From the data below, give the number of lines holding the word "must", with nothing else added.

__Data for processing__.
Segment Open
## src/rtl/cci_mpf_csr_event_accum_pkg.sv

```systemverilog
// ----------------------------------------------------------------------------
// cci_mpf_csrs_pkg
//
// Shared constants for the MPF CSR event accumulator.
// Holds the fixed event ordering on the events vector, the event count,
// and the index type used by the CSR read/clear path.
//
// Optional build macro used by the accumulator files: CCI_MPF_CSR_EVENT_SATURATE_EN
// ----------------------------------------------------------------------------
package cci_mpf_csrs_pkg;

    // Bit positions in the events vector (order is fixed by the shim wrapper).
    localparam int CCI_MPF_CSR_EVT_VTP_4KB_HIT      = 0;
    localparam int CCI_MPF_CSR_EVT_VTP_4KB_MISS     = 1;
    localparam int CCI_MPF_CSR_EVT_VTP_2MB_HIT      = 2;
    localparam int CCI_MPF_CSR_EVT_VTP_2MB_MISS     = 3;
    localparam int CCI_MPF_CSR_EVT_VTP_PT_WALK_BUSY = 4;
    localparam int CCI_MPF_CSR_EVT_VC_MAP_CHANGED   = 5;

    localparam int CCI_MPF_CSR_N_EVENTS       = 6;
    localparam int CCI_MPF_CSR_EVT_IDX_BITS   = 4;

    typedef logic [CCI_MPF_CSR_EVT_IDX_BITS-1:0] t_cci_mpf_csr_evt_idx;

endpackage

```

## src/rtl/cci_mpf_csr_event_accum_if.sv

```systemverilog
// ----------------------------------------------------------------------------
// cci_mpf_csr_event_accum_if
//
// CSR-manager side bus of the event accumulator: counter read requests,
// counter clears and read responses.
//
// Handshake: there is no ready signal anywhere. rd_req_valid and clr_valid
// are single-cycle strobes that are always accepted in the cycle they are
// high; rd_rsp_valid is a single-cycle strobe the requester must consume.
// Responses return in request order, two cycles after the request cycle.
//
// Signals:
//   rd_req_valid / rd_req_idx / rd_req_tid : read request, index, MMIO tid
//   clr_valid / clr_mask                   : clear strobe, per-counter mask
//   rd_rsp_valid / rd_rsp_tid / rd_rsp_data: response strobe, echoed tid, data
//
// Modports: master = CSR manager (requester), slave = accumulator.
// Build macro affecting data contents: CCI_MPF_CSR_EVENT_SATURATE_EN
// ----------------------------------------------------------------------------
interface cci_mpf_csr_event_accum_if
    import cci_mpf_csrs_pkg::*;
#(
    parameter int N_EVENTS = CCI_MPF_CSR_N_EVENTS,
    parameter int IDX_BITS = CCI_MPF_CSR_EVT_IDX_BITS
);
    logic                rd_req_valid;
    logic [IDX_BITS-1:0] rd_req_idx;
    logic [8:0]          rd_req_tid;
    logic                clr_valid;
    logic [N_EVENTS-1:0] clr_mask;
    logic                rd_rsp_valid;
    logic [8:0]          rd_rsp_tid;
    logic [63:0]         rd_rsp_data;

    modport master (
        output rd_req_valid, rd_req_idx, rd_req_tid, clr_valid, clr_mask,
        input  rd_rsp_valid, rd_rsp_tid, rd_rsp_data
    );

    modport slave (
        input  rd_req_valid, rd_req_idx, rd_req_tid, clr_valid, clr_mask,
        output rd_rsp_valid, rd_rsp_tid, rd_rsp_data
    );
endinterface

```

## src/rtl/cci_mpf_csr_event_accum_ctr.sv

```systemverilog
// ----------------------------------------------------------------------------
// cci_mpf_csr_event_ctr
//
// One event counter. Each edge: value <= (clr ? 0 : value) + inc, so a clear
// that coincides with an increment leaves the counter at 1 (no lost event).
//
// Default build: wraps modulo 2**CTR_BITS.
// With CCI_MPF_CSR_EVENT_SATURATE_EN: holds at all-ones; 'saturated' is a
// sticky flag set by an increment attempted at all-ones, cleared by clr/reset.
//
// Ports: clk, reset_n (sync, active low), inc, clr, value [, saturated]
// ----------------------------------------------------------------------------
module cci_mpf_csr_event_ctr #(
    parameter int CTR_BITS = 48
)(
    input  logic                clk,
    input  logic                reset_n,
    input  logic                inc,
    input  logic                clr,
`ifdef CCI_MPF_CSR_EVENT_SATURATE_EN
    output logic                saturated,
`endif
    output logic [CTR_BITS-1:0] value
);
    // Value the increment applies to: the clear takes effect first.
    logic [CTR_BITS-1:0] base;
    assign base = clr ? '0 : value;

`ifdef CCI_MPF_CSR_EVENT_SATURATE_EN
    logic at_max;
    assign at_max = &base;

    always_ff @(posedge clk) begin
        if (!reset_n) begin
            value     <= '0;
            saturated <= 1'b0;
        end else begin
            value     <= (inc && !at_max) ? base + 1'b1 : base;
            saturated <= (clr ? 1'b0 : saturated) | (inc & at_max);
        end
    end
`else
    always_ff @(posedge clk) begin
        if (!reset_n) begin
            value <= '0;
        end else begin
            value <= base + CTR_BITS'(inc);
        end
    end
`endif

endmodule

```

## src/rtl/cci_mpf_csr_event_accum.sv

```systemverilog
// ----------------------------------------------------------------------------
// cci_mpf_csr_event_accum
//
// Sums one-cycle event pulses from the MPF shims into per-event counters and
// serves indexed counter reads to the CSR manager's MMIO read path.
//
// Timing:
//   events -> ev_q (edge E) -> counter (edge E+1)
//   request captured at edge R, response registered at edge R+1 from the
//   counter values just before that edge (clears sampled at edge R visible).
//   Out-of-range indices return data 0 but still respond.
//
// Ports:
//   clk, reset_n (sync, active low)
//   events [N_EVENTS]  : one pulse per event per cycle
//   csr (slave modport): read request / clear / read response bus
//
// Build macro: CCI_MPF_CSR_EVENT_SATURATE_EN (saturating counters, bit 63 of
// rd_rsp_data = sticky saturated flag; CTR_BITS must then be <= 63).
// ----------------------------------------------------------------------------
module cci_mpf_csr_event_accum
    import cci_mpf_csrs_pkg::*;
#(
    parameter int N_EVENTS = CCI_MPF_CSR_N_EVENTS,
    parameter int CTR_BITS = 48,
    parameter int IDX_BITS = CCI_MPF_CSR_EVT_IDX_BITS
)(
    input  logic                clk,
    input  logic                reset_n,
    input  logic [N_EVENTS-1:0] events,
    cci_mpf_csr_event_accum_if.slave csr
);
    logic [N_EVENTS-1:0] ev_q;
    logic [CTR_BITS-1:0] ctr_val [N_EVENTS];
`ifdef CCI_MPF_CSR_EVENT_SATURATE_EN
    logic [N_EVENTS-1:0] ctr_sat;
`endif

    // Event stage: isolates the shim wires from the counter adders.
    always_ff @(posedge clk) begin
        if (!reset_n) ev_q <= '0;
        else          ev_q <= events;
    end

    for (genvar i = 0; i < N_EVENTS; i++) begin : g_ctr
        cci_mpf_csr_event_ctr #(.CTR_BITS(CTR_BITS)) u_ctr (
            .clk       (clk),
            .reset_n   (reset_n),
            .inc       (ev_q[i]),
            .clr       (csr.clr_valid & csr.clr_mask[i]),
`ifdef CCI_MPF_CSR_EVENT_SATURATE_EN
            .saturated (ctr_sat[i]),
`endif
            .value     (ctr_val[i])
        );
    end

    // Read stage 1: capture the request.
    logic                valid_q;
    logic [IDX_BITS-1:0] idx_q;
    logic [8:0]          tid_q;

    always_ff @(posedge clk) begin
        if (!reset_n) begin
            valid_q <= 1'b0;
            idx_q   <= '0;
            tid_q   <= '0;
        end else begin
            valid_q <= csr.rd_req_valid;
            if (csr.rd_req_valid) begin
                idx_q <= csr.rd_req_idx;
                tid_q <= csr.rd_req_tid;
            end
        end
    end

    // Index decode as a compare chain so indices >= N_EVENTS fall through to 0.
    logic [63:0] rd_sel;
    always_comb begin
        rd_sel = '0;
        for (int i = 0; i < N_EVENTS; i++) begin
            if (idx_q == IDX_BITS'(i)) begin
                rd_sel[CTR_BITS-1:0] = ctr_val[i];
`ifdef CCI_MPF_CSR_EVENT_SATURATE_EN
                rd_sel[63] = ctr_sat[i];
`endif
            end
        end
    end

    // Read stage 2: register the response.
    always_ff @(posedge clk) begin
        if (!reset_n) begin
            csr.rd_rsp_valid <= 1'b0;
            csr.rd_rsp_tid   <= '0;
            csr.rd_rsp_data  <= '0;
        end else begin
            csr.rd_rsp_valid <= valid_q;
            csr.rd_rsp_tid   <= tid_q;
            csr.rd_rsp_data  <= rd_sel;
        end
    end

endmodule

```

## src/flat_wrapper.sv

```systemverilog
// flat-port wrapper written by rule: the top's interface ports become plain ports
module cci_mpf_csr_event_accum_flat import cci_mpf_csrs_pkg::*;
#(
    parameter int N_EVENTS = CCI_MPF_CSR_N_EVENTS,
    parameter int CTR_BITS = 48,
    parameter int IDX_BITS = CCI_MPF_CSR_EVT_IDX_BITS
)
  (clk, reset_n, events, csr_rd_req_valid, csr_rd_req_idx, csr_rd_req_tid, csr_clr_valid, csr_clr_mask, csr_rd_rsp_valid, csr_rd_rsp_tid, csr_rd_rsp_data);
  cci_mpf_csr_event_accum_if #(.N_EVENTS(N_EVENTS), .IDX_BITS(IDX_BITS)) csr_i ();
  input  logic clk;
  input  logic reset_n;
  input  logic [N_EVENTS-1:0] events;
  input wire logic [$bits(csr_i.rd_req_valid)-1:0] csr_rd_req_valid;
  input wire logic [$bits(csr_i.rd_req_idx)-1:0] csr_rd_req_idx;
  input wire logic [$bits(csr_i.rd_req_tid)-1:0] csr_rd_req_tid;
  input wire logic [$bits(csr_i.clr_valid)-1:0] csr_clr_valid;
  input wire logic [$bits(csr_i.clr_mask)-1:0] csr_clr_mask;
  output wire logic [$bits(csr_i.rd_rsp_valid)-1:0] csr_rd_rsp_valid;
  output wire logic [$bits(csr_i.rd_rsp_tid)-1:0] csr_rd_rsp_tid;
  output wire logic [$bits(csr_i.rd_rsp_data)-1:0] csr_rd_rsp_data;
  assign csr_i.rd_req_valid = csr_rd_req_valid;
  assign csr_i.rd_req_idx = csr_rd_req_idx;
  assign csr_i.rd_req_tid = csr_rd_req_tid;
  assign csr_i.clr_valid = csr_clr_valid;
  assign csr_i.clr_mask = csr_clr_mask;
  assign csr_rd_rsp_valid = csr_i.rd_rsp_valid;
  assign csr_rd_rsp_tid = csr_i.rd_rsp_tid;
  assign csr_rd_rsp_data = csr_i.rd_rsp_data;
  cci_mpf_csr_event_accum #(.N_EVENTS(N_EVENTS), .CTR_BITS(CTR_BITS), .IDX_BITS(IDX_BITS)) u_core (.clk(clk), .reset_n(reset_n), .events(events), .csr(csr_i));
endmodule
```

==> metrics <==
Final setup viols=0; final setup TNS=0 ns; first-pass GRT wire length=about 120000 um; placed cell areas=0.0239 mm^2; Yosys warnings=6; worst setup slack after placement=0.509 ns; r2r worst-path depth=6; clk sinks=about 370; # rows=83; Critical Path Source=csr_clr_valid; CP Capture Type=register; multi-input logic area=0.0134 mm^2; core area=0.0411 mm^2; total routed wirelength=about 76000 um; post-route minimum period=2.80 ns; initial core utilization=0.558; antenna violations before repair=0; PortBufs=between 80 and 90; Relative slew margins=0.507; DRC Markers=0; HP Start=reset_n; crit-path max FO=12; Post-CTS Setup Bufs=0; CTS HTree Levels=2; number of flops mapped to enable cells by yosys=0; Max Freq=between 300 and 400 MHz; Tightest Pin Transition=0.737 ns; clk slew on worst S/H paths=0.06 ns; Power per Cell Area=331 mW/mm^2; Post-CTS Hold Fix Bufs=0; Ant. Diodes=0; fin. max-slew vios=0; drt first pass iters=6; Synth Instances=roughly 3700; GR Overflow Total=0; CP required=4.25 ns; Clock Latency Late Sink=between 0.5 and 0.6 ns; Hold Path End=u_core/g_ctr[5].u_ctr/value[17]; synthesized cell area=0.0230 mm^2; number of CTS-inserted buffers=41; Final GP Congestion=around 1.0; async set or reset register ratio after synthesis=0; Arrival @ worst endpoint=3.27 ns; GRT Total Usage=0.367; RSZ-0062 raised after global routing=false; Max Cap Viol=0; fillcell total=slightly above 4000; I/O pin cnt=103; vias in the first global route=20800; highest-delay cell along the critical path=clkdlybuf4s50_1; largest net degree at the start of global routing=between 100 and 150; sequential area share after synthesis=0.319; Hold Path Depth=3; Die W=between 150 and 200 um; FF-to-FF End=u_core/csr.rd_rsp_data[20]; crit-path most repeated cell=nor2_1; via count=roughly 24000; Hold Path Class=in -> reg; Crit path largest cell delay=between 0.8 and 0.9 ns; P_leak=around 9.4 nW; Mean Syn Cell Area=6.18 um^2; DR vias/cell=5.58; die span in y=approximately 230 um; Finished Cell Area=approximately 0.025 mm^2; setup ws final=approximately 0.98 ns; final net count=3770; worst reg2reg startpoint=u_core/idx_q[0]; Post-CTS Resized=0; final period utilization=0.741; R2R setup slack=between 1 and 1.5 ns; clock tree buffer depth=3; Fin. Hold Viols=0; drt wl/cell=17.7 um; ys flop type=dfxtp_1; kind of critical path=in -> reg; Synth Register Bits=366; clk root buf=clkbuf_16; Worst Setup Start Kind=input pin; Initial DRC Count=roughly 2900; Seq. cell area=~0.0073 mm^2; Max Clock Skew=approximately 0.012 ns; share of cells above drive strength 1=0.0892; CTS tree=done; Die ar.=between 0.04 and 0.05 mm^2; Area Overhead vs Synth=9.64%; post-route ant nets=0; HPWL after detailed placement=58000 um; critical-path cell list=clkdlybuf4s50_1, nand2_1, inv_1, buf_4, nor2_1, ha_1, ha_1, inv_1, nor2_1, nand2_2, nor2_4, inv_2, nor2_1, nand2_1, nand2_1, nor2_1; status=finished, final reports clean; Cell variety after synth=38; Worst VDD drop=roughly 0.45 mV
Segment Closed
Segment Open
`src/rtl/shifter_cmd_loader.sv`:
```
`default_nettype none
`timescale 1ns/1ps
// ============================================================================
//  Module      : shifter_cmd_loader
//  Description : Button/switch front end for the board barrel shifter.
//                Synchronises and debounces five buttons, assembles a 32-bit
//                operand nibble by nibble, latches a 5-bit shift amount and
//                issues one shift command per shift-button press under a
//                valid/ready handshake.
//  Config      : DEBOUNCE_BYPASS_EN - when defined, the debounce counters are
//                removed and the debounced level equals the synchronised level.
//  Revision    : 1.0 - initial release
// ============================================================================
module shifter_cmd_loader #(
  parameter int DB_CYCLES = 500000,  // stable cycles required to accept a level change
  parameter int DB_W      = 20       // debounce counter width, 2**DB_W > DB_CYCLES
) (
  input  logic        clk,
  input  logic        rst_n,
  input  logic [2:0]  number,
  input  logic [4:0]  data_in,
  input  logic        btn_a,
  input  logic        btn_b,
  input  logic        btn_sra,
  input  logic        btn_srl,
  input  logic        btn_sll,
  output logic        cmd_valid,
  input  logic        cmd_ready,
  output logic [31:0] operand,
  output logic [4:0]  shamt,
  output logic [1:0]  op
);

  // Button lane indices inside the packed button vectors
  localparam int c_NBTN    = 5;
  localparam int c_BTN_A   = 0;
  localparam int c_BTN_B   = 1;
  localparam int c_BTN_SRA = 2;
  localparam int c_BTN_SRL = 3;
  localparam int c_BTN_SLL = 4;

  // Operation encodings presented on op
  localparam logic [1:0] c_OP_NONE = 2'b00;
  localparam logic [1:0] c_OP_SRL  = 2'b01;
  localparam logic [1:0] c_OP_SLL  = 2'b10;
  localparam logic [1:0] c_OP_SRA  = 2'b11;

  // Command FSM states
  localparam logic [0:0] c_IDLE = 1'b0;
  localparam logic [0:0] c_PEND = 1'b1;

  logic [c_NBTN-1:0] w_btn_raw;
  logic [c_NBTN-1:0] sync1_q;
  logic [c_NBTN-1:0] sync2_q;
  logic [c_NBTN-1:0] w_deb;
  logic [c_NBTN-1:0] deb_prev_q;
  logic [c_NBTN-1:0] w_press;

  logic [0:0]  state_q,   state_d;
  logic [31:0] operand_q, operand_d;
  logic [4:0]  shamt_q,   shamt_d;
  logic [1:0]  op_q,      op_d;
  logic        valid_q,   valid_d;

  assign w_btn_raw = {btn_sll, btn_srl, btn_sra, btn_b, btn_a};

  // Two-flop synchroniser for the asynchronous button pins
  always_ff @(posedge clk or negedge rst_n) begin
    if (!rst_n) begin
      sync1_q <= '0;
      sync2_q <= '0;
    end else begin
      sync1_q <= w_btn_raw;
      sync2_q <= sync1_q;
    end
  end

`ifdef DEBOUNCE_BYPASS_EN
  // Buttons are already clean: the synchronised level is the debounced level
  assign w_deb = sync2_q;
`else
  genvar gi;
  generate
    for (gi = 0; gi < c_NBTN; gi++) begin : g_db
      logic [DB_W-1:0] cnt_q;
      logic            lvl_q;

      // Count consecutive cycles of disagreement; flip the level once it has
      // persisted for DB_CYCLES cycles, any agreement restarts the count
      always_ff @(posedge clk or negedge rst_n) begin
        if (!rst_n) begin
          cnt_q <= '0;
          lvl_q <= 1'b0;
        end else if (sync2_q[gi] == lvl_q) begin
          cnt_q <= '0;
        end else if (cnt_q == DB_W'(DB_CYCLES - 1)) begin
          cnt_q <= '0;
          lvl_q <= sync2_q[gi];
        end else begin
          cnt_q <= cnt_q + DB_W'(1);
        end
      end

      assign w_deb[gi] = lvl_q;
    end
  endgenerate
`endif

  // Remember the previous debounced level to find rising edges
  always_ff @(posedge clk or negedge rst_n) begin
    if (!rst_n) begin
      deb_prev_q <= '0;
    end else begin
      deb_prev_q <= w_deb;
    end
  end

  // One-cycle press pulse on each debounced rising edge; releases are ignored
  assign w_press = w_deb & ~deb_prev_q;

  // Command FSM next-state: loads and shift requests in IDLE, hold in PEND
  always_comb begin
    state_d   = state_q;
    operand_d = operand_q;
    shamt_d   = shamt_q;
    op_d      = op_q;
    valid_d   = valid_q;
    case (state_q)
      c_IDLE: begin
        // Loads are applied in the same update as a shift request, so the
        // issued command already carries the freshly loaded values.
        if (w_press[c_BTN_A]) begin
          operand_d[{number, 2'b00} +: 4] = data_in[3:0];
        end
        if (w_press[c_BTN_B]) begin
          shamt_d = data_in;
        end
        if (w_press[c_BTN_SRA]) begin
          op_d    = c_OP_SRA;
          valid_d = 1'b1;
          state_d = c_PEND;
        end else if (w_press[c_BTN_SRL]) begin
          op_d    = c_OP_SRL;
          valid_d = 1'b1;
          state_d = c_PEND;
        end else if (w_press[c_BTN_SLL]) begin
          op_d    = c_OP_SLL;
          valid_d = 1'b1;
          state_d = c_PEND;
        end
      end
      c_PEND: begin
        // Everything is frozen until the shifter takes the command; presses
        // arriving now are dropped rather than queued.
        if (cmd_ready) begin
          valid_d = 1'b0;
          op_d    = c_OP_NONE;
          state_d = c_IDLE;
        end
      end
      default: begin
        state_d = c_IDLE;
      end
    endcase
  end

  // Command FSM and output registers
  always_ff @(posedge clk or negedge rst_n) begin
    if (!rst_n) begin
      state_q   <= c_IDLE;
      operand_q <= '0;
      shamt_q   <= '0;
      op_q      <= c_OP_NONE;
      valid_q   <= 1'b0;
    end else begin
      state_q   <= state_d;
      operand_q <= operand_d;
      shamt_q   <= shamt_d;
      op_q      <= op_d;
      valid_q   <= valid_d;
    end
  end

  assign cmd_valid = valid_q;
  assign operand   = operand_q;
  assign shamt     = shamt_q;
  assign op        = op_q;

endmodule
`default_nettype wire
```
Segment Closed
__Output for this exercise__.
2